Among the entries below, find the lines that hold the word "metal" and report them.
━━━━━━━━━━
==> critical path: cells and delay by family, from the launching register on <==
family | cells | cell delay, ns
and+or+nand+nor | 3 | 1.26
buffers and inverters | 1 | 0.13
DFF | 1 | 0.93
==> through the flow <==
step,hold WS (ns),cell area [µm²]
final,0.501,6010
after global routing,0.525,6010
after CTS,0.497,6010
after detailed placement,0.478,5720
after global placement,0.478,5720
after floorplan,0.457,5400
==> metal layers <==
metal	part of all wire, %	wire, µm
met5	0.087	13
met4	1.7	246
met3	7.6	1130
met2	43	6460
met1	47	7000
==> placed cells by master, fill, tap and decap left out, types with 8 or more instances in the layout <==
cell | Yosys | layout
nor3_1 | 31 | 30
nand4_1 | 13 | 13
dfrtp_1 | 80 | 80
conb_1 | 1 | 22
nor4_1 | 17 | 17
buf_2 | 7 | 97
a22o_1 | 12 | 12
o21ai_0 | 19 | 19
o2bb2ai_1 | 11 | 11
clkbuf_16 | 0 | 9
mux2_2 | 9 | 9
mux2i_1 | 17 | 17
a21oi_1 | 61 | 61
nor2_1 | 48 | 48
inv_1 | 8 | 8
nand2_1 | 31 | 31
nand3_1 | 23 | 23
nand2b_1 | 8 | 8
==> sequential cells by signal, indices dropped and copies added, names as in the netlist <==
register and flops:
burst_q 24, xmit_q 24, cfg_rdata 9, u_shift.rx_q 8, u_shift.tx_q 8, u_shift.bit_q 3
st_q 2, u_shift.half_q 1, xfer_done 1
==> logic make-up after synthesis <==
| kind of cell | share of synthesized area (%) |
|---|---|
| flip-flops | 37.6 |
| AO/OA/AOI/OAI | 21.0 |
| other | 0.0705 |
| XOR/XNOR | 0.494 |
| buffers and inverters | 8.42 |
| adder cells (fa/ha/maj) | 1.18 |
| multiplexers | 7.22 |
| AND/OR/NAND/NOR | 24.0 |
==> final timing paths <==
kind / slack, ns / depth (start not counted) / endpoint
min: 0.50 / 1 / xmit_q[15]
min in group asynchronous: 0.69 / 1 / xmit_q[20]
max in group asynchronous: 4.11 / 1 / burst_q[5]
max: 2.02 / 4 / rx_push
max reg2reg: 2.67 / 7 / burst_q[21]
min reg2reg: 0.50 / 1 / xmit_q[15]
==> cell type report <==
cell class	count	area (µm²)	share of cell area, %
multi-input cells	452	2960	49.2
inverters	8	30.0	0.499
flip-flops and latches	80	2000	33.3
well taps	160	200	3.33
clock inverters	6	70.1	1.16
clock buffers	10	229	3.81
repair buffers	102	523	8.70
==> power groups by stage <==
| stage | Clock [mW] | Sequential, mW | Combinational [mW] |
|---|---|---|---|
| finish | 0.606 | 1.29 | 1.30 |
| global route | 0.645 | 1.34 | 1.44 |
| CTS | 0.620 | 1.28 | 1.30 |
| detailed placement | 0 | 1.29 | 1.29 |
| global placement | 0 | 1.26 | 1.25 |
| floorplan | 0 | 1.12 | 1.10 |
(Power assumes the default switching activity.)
━━━━━━━━━━
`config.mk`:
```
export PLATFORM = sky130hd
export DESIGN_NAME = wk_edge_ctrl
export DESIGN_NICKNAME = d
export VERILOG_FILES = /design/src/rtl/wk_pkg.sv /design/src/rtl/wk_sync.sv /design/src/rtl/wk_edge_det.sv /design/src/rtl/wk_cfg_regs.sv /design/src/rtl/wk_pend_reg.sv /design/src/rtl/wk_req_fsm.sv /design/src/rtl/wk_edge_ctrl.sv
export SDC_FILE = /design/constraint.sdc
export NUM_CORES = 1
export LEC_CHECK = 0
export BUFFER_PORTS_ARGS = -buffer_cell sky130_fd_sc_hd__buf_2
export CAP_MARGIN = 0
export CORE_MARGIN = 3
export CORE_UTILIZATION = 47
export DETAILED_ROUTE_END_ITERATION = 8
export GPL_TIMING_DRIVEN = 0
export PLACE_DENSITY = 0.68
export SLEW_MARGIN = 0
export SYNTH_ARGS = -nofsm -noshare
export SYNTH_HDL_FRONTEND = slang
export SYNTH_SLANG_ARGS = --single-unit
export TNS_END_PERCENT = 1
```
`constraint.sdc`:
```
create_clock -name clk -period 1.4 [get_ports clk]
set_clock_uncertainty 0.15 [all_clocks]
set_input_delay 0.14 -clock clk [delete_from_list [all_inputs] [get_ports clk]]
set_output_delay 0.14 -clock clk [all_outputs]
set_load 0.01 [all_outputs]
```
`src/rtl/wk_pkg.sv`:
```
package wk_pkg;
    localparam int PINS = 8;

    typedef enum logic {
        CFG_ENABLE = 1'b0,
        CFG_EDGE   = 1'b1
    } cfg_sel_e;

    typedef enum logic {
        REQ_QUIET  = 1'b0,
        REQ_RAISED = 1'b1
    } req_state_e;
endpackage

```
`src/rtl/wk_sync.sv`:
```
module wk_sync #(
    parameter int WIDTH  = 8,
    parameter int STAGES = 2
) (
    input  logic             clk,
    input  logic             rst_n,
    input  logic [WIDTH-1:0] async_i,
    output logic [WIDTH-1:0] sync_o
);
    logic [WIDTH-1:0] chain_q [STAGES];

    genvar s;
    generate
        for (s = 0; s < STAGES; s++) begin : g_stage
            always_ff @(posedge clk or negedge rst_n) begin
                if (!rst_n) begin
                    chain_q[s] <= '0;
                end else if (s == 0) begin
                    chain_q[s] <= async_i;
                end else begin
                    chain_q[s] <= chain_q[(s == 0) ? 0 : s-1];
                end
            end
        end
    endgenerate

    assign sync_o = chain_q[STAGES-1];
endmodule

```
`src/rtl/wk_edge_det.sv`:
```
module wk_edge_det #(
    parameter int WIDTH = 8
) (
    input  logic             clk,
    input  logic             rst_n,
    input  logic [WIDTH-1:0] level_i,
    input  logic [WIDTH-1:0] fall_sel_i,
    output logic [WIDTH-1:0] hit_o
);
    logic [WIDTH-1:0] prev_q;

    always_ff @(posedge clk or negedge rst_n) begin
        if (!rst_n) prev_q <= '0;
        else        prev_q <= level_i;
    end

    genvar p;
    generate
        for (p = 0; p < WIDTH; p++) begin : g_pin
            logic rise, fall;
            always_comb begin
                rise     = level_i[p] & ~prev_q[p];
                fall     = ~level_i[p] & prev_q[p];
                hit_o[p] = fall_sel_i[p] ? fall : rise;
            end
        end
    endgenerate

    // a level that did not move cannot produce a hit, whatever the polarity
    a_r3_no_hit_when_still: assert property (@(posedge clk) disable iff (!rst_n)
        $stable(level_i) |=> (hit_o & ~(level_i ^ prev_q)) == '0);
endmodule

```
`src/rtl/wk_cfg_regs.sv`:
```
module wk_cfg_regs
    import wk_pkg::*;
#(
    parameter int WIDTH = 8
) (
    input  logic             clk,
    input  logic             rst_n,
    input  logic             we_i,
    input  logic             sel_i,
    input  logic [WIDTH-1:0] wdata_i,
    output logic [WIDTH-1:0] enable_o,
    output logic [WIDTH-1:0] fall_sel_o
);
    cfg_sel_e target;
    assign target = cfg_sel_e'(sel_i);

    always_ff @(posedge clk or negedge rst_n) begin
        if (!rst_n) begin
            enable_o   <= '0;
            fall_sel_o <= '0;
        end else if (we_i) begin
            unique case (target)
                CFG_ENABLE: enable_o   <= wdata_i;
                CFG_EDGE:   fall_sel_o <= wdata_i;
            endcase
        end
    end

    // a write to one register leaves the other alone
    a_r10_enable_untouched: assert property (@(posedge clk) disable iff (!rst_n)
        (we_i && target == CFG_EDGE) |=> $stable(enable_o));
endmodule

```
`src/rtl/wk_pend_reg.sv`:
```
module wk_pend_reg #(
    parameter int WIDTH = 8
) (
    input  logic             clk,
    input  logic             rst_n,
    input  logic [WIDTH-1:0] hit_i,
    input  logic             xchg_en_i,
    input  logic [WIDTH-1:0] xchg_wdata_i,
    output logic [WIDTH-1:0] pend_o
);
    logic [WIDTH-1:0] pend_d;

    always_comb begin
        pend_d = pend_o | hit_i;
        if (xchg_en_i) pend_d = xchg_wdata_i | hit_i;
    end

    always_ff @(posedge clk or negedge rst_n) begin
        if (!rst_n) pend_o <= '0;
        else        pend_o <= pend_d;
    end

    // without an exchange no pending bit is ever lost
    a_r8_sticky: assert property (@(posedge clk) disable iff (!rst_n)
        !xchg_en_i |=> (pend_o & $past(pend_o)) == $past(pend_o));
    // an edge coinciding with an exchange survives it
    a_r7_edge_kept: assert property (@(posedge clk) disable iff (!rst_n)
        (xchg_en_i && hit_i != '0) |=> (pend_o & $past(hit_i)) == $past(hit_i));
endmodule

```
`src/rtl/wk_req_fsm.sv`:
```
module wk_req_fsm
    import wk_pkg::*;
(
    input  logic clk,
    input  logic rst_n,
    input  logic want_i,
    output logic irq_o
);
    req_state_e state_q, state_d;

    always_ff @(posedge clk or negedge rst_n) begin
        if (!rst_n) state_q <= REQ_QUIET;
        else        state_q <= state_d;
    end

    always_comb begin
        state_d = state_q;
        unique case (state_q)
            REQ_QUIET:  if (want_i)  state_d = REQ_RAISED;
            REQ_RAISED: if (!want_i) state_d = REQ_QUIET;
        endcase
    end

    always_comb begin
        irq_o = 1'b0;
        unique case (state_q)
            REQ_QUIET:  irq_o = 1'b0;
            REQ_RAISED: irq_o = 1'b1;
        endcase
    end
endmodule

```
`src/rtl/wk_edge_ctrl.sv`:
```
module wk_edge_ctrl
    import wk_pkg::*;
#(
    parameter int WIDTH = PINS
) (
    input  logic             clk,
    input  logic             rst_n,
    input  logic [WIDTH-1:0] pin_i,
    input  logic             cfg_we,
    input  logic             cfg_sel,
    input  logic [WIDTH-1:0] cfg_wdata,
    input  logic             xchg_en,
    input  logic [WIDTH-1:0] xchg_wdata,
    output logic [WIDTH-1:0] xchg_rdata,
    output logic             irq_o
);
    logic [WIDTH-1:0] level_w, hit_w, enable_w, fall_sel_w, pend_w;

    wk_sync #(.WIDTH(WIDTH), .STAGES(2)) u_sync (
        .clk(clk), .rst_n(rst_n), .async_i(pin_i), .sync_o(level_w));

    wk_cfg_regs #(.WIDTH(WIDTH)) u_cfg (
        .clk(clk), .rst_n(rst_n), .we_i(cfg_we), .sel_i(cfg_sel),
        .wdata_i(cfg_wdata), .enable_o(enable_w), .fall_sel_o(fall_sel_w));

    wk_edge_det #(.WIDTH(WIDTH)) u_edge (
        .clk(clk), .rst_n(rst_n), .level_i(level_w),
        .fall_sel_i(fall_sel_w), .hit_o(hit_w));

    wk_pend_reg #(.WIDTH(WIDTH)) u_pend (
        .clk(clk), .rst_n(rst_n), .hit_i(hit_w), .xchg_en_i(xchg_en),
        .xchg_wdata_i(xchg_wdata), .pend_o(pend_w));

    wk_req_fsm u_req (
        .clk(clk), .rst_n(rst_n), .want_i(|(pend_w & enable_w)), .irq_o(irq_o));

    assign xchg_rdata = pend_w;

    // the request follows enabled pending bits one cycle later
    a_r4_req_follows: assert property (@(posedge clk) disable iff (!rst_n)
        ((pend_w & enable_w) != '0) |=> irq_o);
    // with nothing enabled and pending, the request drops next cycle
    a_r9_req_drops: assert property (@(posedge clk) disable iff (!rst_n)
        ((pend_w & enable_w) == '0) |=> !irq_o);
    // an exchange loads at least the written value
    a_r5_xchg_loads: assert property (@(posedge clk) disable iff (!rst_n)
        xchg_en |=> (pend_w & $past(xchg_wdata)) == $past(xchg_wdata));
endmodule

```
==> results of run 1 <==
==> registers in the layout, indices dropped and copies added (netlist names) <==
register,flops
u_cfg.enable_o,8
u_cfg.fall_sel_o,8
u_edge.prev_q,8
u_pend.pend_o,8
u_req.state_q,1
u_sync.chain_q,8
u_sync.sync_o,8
━━━━━━━━━━
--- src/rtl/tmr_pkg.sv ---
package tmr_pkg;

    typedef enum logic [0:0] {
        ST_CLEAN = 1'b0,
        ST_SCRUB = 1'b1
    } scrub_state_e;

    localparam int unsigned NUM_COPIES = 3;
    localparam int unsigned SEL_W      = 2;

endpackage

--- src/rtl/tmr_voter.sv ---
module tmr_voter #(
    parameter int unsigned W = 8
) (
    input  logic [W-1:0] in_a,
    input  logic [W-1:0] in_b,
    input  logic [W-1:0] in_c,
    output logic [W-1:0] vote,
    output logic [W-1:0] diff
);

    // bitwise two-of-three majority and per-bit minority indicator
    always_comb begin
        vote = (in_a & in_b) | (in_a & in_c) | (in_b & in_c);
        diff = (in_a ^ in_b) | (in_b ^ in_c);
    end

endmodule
━━━━━━━━━━
Written response →
==> metal layers <==
metal	part of all wire, %	wire, µm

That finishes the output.